Dolce&Gabbana vince in tribunale contro Kappa per il profumo “K”

Vittoria per Dolce&Gabbana: il Tribunale di Torino si è espresso in favore dell’azienda fondata da Domenico Dolce e Stefano Gabbana, dopo l’accusa da parte di BasicNet – gruppo di sport e casualwear proprietario di Kappa – per un profumo lanciato dalla maison, commercializzato dalla società torinese Gst Profumi Spa, con il nome di “K”. In definitiva, la lettera “K” non sarebbe un marchio registrato, e il Tribunale avrebbe dichiarato, con la sentenza del 6 dicembre 2023, «la nullità del marchio denominativo di Kappa avente a oggetto la lettera “K”», sottolineando come esso sia «privo di quel minimo di capacità distintiva necessario per la sua validità, non essendo in grado di creare un collegamento con i prodotti» di Kappa.

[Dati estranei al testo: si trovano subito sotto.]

$ cat src/hdl/gbn_pkg.sv
// ----------------------------------------------------------------------------
// gbn_pkg
// Shared types and codes for the go-back-N sender: the input and result
// transactions, command, result-kind and timer-action codes.
// ----------------------------------------------------------------------------
package gbn_pkg;

    localparam int SEQ_W     = 8;
    localparam int DATA_W    = 32;
    localparam int WIN_W     = 4;
    localparam int CNT_W     = 4;
    // most packets resent in one timeout burst
    localparam int RESULT_CAP = 8;

    localparam logic [1:0] CMD_SEND    = 2'd0;
    localparam logic [1:0] CMD_ACK     = 2'd1;
    localparam logic [1:0] CMD_TIMEOUT = 2'd2;

    localparam logic [2:0] KIND_SENT     = 3'd0;
    localparam logic [2:0] KIND_REFUSED  = 3'd1;
    localparam logic [2:0] KIND_ACK_OK   = 3'd2;
    localparam logic [2:0] KIND_ACK_BAD  = 3'd3;
    localparam logic [2:0] KIND_ACK_OUT  = 3'd4;
    localparam logic [2:0] KIND_IDLE_TO  = 3'd5;

    localparam logic [1:0] TMR_NONE    = 2'd0;
    localparam logic [1:0] TMR_START   = 2'd1;
    localparam logic [1:0] TMR_STOP    = 2'd2;
    localparam logic [1:0] TMR_RESTART = 2'd3;

    typedef struct packed {
        logic [1:0]        cmd;
        logic [DATA_W-1:0] payload;
        logic [SEQ_W-1:0]  ack_num;
        logic              ack_ok;
    } t_in;

    typedef struct packed {
        logic [2:0]        kind;
        logic [SEQ_W-1:0]  seq;
        logic [DATA_W-1:0] data_out;
        logic [1:0]        timer_action;
        logic [SEQ_W-1:0]  timer_seq;
        logic              window_full;
        logic              last;
    } t_out;

endpackage

$ cat src/hdl/gbn_store.sv
// ----------------------------------------------------------------------------
// gbn_store
// Packet ring buffer: one write port, one read port with registered data.
// The read data holds while the read enable is low.
// ----------------------------------------------------------------------------
module gbn_store #(
    parameter int BUFFER_DEPTH = 8
) (
    input  logic                              i_clk,
    input  logic                              i_wr_en,
    input  logic [$clog2(BUFFER_DEPTH)-1:0]   i_wr_addr,
    input  logic [gbn_pkg::DATA_W-1:0]        i_wr_data,
    input  logic                              i_rd_en,
    input  logic [$clog2(BUFFER_DEPTH)-1:0]   i_rd_addr,
    output logic [gbn_pkg::DATA_W-1:0]        o_rd_data
);

    logic [gbn_pkg::DATA_W-1:0] r_mem [BUFFER_DEPTH];
    logic [gbn_pkg::DATA_W-1:0] r_rd_data;

    always_ff @(posedge i_clk) begin
        if (i_wr_en) begin
            r_mem[i_wr_addr] <= i_wr_data;
        end
    end

    always_ff @(posedge i_clk) begin
        if (i_rd_en) begin
            r_rd_data <= r_mem[i_rd_addr];
        end
    end

    assign o_rd_data = r_rd_data;

endmodule

$ cat src/hdl/go_back_n_sender_top.sv
// ----------------------------------------------------------------------------
// go_back_n_sender_top
// Go-back-N sender: window control, ring buffer of sent packets and the
// timeout resend burst.
// ----------------------------------------------------------------------------
//  channel   signals                          direction  payload
//  input     i_valid / o_stall / i_data       in         gbn_pkg::t_in
//  result    o_valid / i_stall / o_data       out        gbn_pkg::t_out
//  config    i_cfg_valid / o_cfg_ready        in         i_cfg_data (window size)
//
//  Send and ack commands each give one registered result; unknown commands
//  are dropped. A timeout with n packets outstanding is taken in ST_IDLE,
//  the first read of the buffer is done in ST_READ, then ST_EMIT gives one
//  resent packet per cycle from its single read port while not stalled.
//  A timeout with nothing outstanding gives a single result.
//  Reset is synchronous; the buffer is not cleared.
//  o_stall is high during a burst and while a stalled result is held.
// ----------------------------------------------------------------------------
module go_back_n_sender_top #(
    parameter int BUFFER_DEPTH = 8
) (
    input  logic                        i_clk,
    input  logic                        i_rst_n,
    input  logic                        i_valid,
    output logic                        o_stall,
    input  gbn_pkg::t_in                i_data,
    output logic                        o_valid,
    input  logic                        i_stall,
    output gbn_pkg::t_out               o_data,
    input  logic                        i_cfg_valid,
    output logic                        o_cfg_ready,
    input  logic [gbn_pkg::WIN_W-1:0]   i_cfg_data
);

    localparam int SW   = $clog2(BUFFER_DEPTH);
    localparam int CAP  = (BUFFER_DEPTH < gbn_pkg::RESULT_CAP) ? BUFFER_DEPTH
                                                                : gbn_pkg::RESULT_CAP;
    localparam int SUMW = ((SW > gbn_pkg::CNT_W) ? SW : gbn_pkg::CNT_W) + 1;

    typedef enum logic [1:0] {
        ST_IDLE,
        ST_READ,
        ST_EMIT
    } t_state;

    t_state                          r_state;
    gbn_pkg::t_out                   r_out;
    logic                            r_out_valid;
    logic [gbn_pkg::WIN_W-1:0]       r_win;
    logic [gbn_pkg::SEQ_W-1:0]       r_base;
    logic [gbn_pkg::SEQ_W-1:0]       r_next;
    logic                            r_waiting;
    logic [SW-1:0]                   r_base_slot;
    logic [SW-1:0]                   r_wr_slot;
    logic [SW-1:0]                   r_rd_slot;
    logic [gbn_pkg::CNT_W-1:0]       r_cnt;
    logic [gbn_pkg::CNT_W-1:0]       r_n;

    gbn_pkg::t_out                   n_out;
    logic                            n_out_valid;
    logic                            w_out_free;
    logic                            w_accept;
    logic [gbn_pkg::WIN_W-1:0]       w_eff_win;
    logic [gbn_pkg::SEQ_W-1:0]       w_outst;
    logic [gbn_pkg::SEQ_W-1:0]       w_outst_inc;
    logic [gbn_pkg::SEQ_W-1:0]       w_ack_off;
    logic [gbn_pkg::SEQ_W-1:0]       w_new_base;
    logic [gbn_pkg::CNT_W-1:0]       w_step;
    logic [SUMW-1:0]                 w_slot_sum;
    logic [SW-1:0]                   w_new_base_slot;
    logic [SW-1:0]                   n_wr_slot;
    logic [SW-1:0]                   n_rd_slot;
    logic                            w_burst_last;
    logic                            w_load_burst;
    logic                            w_wr_en;
    logic                            w_rd_en;
    logic [SW-1:0]                   w_rd_addr;
    logic [gbn_pkg::DATA_W-1:0]      w_rd_data;

    assign w_out_free = !r_out_valid || !i_stall;
    assign o_stall    = !((r_state == ST_IDLE) && w_out_free);
    assign w_accept   = i_valid && !o_stall;
    assign o_valid    = r_out_valid;
    assign o_data     = r_out;
    assign o_cfg_ready = 1'b1;

    // clamp the window to [1, min(depth, burst cap)]
    always_comb begin
        if (r_win == '0) begin
            w_eff_win = gbn_pkg::WIN_W'(1);
        end else if (r_win > gbn_pkg::WIN_W'(CAP)) begin
            w_eff_win = gbn_pkg::WIN_W'(CAP);
        end else begin
            w_eff_win = r_win;
        end
    end

    assign w_outst     = r_next - r_base;
    assign w_outst_inc = w_outst + 8'd1;
    assign w_ack_off   = i_data.ack_num - r_base;
    assign w_new_base  = i_data.ack_num + 8'd1;

    // offset + 1 never exceeds the window cap, so one subtract wraps the slot
    assign w_step     = gbn_pkg::CNT_W'(w_ack_off) + gbn_pkg::CNT_W'(1);
    assign w_slot_sum = SUMW'(r_base_slot) + SUMW'(w_step);
    assign w_new_base_slot = (w_slot_sum >= SUMW'(BUFFER_DEPTH))
                           ? SW'(w_slot_sum - SUMW'(BUFFER_DEPTH))
                           : SW'(w_slot_sum);

    assign n_wr_slot = (r_wr_slot == SW'(BUFFER_DEPTH - 1)) ? '0 : r_wr_slot + SW'(1);
    assign n_rd_slot = (r_rd_slot == SW'(BUFFER_DEPTH - 1)) ? '0 : r_rd_slot + SW'(1);

    assign w_burst_last = (r_cnt + gbn_pkg::CNT_W'(1)) == r_n;
    assign w_load_burst = (r_state == ST_EMIT) && w_out_free;

    assign w_wr_en = w_accept && (i_data.cmd == gbn_pkg::CMD_SEND)
                   && !r_waiting && (w_outst < 8'(w_eff_win));

    // fetch the next resend slot as the current one is loaded
    always_comb begin
        w_rd_en   = 1'b0;
        w_rd_addr = r_rd_slot;
        if (r_state == ST_READ) begin
            w_rd_en = 1'b1;
        end else if (w_load_burst && !w_burst_last) begin
            w_rd_en   = 1'b1;
            w_rd_addr = n_rd_slot;
        end
    end

    gbn_store #(
        .BUFFER_DEPTH (BUFFER_DEPTH)
    ) u_store (
        .i_clk     (i_clk),
        .i_wr_en   (w_wr_en),
        .i_wr_addr (r_wr_slot),
        .i_wr_data (i_data.payload),
        .i_rd_en   (w_rd_en),
        .i_rd_addr (w_rd_addr),
        .o_rd_data (w_rd_data)
    );

    // result register next value: hold while stalled, load on a transaction
    always_comb begin
        n_out_valid = r_out_valid && i_stall;
        n_out       = r_out;
        if (w_accept) begin
            n_out.seq          = '0;
            n_out.data_out     = '0;
            n_out.timer_action = gbn_pkg::TMR_NONE;
            n_out.timer_seq    = r_base;
            n_out.window_full  = r_waiting;
            n_out.last         = 1'b1;
            unique case (i_data.cmd)
                gbn_pkg::CMD_SEND: begin
                    n_out_valid = 1'b1;
                    if (w_wr_en) begin
                        n_out.kind     = gbn_pkg::KIND_SENT;
                        n_out.seq      = r_next;
                        n_out.data_out = i_data.payload;
                        if (r_base == r_next) begin
                            n_out.timer_action = gbn_pkg::TMR_START;
                        end
                        if (w_outst_inc >= 8'(w_eff_win)) begin
                            n_out.window_full = 1'b1;
                        end
                    end else begin
                        n_out.kind        = gbn_pkg::KIND_REFUSED;
                        n_out.window_full = 1'b1;
                    end
                end
                gbn_pkg::CMD_ACK: begin
                    n_out_valid = 1'b1;
                    if (!i_data.ack_ok) begin
                        n_out.kind = gbn_pkg::KIND_ACK_BAD;
                    end else if (w_ack_off >= w_outst) begin
                        n_out.kind = gbn_pkg::KIND_ACK_OUT;
                    end else begin
                        n_out.kind        = gbn_pkg::KIND_ACK_OK;
                        n_out.window_full = 1'b0;
                        if (w_new_base == r_next) begin
                            n_out.timer_action = gbn_pkg::TMR_STOP;
                        end else begin
                            n_out.timer_action = gbn_pkg::TMR_RESTART;
                            n_out.timer_seq    = w_new_base;
                        end
                    end
                end
                gbn_pkg::CMD_TIMEOUT: begin
                    if (w_outst == '0) begin
                        n_out_valid = 1'b1;
                        n_out.kind  = gbn_pkg::KIND_IDLE_TO;
                    end
                end
                default: begin
                    // unknown command: drop
                end
            endcase
        end else if (w_load_burst) begin
            n_out_valid        = 1'b1;
            n_out.kind         = gbn_pkg::KIND_SENT;
            n_out.seq          = r_base + 8'(r_cnt);
            n_out.data_out     = w_rd_data;
            n_out.timer_action = (r_cnt == '0) ? gbn_pkg::TMR_RESTART
                                               : gbn_pkg::TMR_NONE;
            n_out.timer_seq    = r_base;
            n_out.window_full  = r_waiting;
            n_out.last         = w_burst_last;
        end
    end

    always_ff @(posedge i_clk) begin
        if (!i_rst_n) begin
            r_state     <= ST_IDLE;
            r_out       <= '0;
            r_out_valid <= 1'b0;
            r_win       <= gbn_pkg::WIN_W'(4);
            r_base      <= '0;
            r_next      <= '0;
            r_waiting   <= 1'b0;
            r_base_slot <= '0;
            r_wr_slot   <= '0;
            r_rd_slot   <= '0;
            r_cnt       <= '0;
            r_n         <= '0;
        end else begin
            r_out       <= n_out;
            r_out_valid <= n_out_valid;
            if (i_cfg_valid && o_cfg_ready) begin
                r_win <= i_cfg_data;
            end

            unique case (r_state)
                ST_IDLE: begin
                    if (w_accept) begin
                        unique case (i_data.cmd)
                            gbn_pkg::CMD_SEND: begin
                                if (w_wr_en) begin
                                    r_next    <= r_next + 8'd1;
                                    r_wr_slot <= n_wr_slot;
                                    if (w_outst_inc >= 8'(w_eff_win)) begin
                                        r_waiting <= 1'b1;
                                    end
                                end else begin
                                    r_waiting <= 1'b1;
                                end
                            end
                            gbn_pkg::CMD_ACK: begin
                                if (i_data.ack_ok && (w_ack_off < w_outst)) begin
                                    r_waiting   <= 1'b0;
                                    r_base      <= w_new_base;
                                    r_base_slot <= w_new_base_slot;
                                end
                            end
                            gbn_pkg::CMD_TIMEOUT: begin
                                if (w_outst != '0) begin
                                    r_rd_slot <= r_base_slot;
                                    r_cnt     <= '0;
                                    r_n       <= gbn_pkg::CNT_W'(w_outst);
                                    r_state   <= ST_READ;
                                end
                            end
                            default: begin
                                // unknown command: drop
                            end
                        endcase
                    end
                end
                ST_READ: begin
                    r_state <= ST_EMIT;
                end
                ST_EMIT: begin
                    if (w_out_free) begin
                        if (w_burst_last) begin
                            r_state <= ST_IDLE;
                        end else begin
                            r_cnt     <= r_cnt + gbn_pkg::CNT_W'(1);
                            r_rd_slot <= n_rd_slot;
                        end
                    end
                end
                default: begin
                    r_state <= ST_IDLE;
                end
            endcase
        end
    end

    // outstanding packets never exceed the buffer or the burst cap
    a_outst_cap: assert property (@(posedge i_clk) disable iff (!i_rst_n)
        w_outst <= 8'(CAP))
        else $error("outstanding count beyond window cap");

    // burst index stays inside the resend count
    a_burst_cnt: assert property (@(posedge i_clk) disable iff (!i_rst_n)
        (r_state == ST_EMIT) |-> (r_cnt < r_n))
        else $error("burst index past resend count");

    // only a resent packet can be a non-final result
    a_single_last: assert property (@(posedge i_clk) disable iff (!i_rst_n)
        (o_valid && !o_data.last) |-> (o_data.kind == gbn_pkg::KIND_SENT))
        else $error("non-final result of a single-result command");

    // an outstanding timeout starts a burst on the next cycle
    a_burst_start: assert property (@(posedge i_clk) disable iff (!i_rst_n)
        (w_accept && (i_data.cmd == gbn_pkg::CMD_TIMEOUT) && (w_outst != '0))
        |=> (r_state == ST_READ))
        else $error("timeout did not start a resend burst");

endmodule
$ cat config.mk
export PLATFORM = sky130hd
export DESIGN_NAME = go_back_n_sender_top
export DESIGN_NICKNAME = d
export VERILOG_FILES = /design/src/hdl/gbn_pkg.sv /design/src/hdl/gbn_store.sv /design/src/hdl/go_back_n_sender_top.sv
export SDC_FILE = /design/constraint.sdc
export NUM_CORES = 1
export LEC_CHECK = 0
export BUFFER_PORTS_ARGS = -buffer_cell sky130_fd_sc_hd__buf_2
export CAP_MARGIN = 15
export CORE_ASPECT_RATIO = 1.75
export CORE_MARGIN = 3
export CORE_UTILIZATION = 45
export CTS_BUF_LIST = sky130_fd_sc_hd__clkbuf_4
export CTS_CLUSTER_DIAMETER = 30
export DETAILED_ROUTE_END_ITERATION = 8
export SYNTH_ARGS = -nofsm -noshare
export SYNTH_HDL_FRONTEND = slang
export SYNTH_SLANG_ARGS = --single-unit
$ cat constraint.sdc
create_clock -name i_clk -period 6.4 [get_ports i_clk]
set_input_delay 1.28 -clock i_clk [delete_from_list [all_inputs] [get_ports i_clk]]
set_output_delay 1.28 -clock i_clk [all_outputs]
set_load 0.05 [all_outputs]
==> results of run 1 <==
kinds of logic after synthesis:
group,after synthesis
buf+inv,92
flops,384
other cells,1
xor+xnor,47
mux,90
fa+ha+maj,54
compound gates,214
simple gates,333
through the flow:
step                cells  power (W)  cell area (um^2)  util (%)  setup slack [ns]
floorplan            1215    0.00328             16700         -            0.0379
global placement     1761    0.00350             17800      49.0              1.37
detailed placement   1761    0.00351             17800      49.0              1.32
CTS                  1934    0.00580             19200      52.8              1.53
global route         1935    0.00600             19200      52.8              1.24
finish               1935    0.00573             19200      52.8              1.51
worst register-to-register path: cells and delay by family (launching register included):
family,cells,cell delay (ns)
compound gates,2,0.63
fa+ha+maj,3,1.11
buf+inv,4,1.14
flops,1,0.45
simple gates,4,1.20
worst max path at each step:
stage	startpoint	slack (ns)	cells after the start	to
after global placement	i_data[1]	1.37	19	o_data[3]$_SDFFE_PN0P_
after CTS	r_next[0]$_SDFFE_PN0P_	1.53	13	u_store.r_mem[0][27]$_DFFE_PP_
after global routing	r_next[0]$_SDFFE_PN0P_	1.24	13	u_store.r_mem[0][27]$_DFFE_PP_
after floorplan	r_next[0]$_SDFFE_PN0P_	0.04	13	u_store.r_mem[4][0]$_DFFE_PP_
final	r_next[0]$_SDFFE_PN0P_	1.51	13	u_store.r_mem[0][27]$_DFFE_PP_
after detailed placement	i_data[1]	1.32	19	o_data[3]$_SDFFE_PN0P_
cell usage after synthesis, drive strengths merged (3+ instances only):
cell type | count | area, um^2
nand4 | 8 | 50.1
o21a | 10 | 75.1
nor2 | 62 | 235
or3 | 3 | 18.8
and2 | 7 | 47.6
xor2 | 21 | 184
edfxtp | 288 | 8650
a21oi | 70 | 354
nand2 | 174 | 653
and4 | 5 | 43.8
clkbuf | 34 | 128
a21o | 6 | 45.0
inv | 30 | 113
ha | 50 | 626
fa | 4 | 80.1
nor2b | 6 | 37.5
mux2i | 21 | 214
nor3b | 4 | 30.0
xnor2 | 24 | 210
a31oi | 10 | 62.6
nand3b | 3 | 22.5
o21ai | 86 | 430
and3 | 3 | 18.8
dfxtp | 96 | 1920
a221oi | 6 | 52.6
mux4 | 64 | 1450
nor3 | 15 | 80.1
mux2 | 5 | 56.3
nand3 | 17 | 85.1
buf | 28 | 254
nand2b | 16 | 100
a211oi | 8 | 60.1
routing by layer:
| layer | vias up | wire, um | global-route usage, % |
|---|---|---|---|
| met3 | 114 | 2080 | 3.89 |
| met1 | 5314 | 15200 | 23.4 |
| met2 | 338 | 23000 | 40.3 |
| met4 | 2 | 1750 | 10.5 |
| li1 | 4944 | - | - |
| met5 | - | 9 | 0 |
power by group through the flow:
stage	sequential (W)	combinational, W	clock (W)
CTS	0.00279	0.000670	0.00234
finish	0.00279	0.000664	0.00227
detailed placement	0.00284	0.000668	0
global placement	0.00284	0.000659	0
global route	0.00279	0.000725	0.00248
floorplan	0.00295	0.000329	0
layout make-up:
cell class / count / area, um^2
inverters: 30 / 113
diodes: 1 / 2.50
fillers: 3177 / 17100
clock buffers: 141 / 1060
repair buffers: 138 / 791
multi-input cells: 739 / 5710
flip-flops and latches: 384 / 10600
well taps: 470 / 588
clock inverters: 32 / 323
sequential cells by signal (all words and copies together), names as in the netlist:
signal	count
r_waiting	1
u_store.o_rd_data	32
r_n	4
r_win	4
o_valid	1
r_cnt	4
r_base_slot	3
u_store.r_mem	256
r_base	8
r_rd_slot	3
r_next	8
r_wr_slot	3
o_data	55
r_state	2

L’accusa, da parte dell’azienda fondata da Marco Boglione – proprietaria dei marchi Kappa, Robe di Kappa, K-Way, Sebago, Briko – risale al 2020, quando la società del gruppo torinese aveva puntato il dito contro Dolce&Gabbana per «uso del logo illecito per contraffazione e concorrenza sleale». Kappa e BasicNet, in particolare, avrebbero chiesto di vietare la commercializzazione del profumo “K”, condannando il marchio di moda al pagamento dei danni. Kappa, inoltre, si era rivolta anche all’Euipo, che tuttavia, a maggio 2023, ha rigettato l’opposizione. Oltre ad esprimersi in favore di Dolce&Gabbana, il Tribunale di Torino ha inoltre rigettato tutte le domande di contraffazione proposte da Boglione, ritenendo, dopo un’analisi visiva, fonetica e concettuale, che il marchio «si differenzi sensibilmente dai marchi di titolarità delle attrici».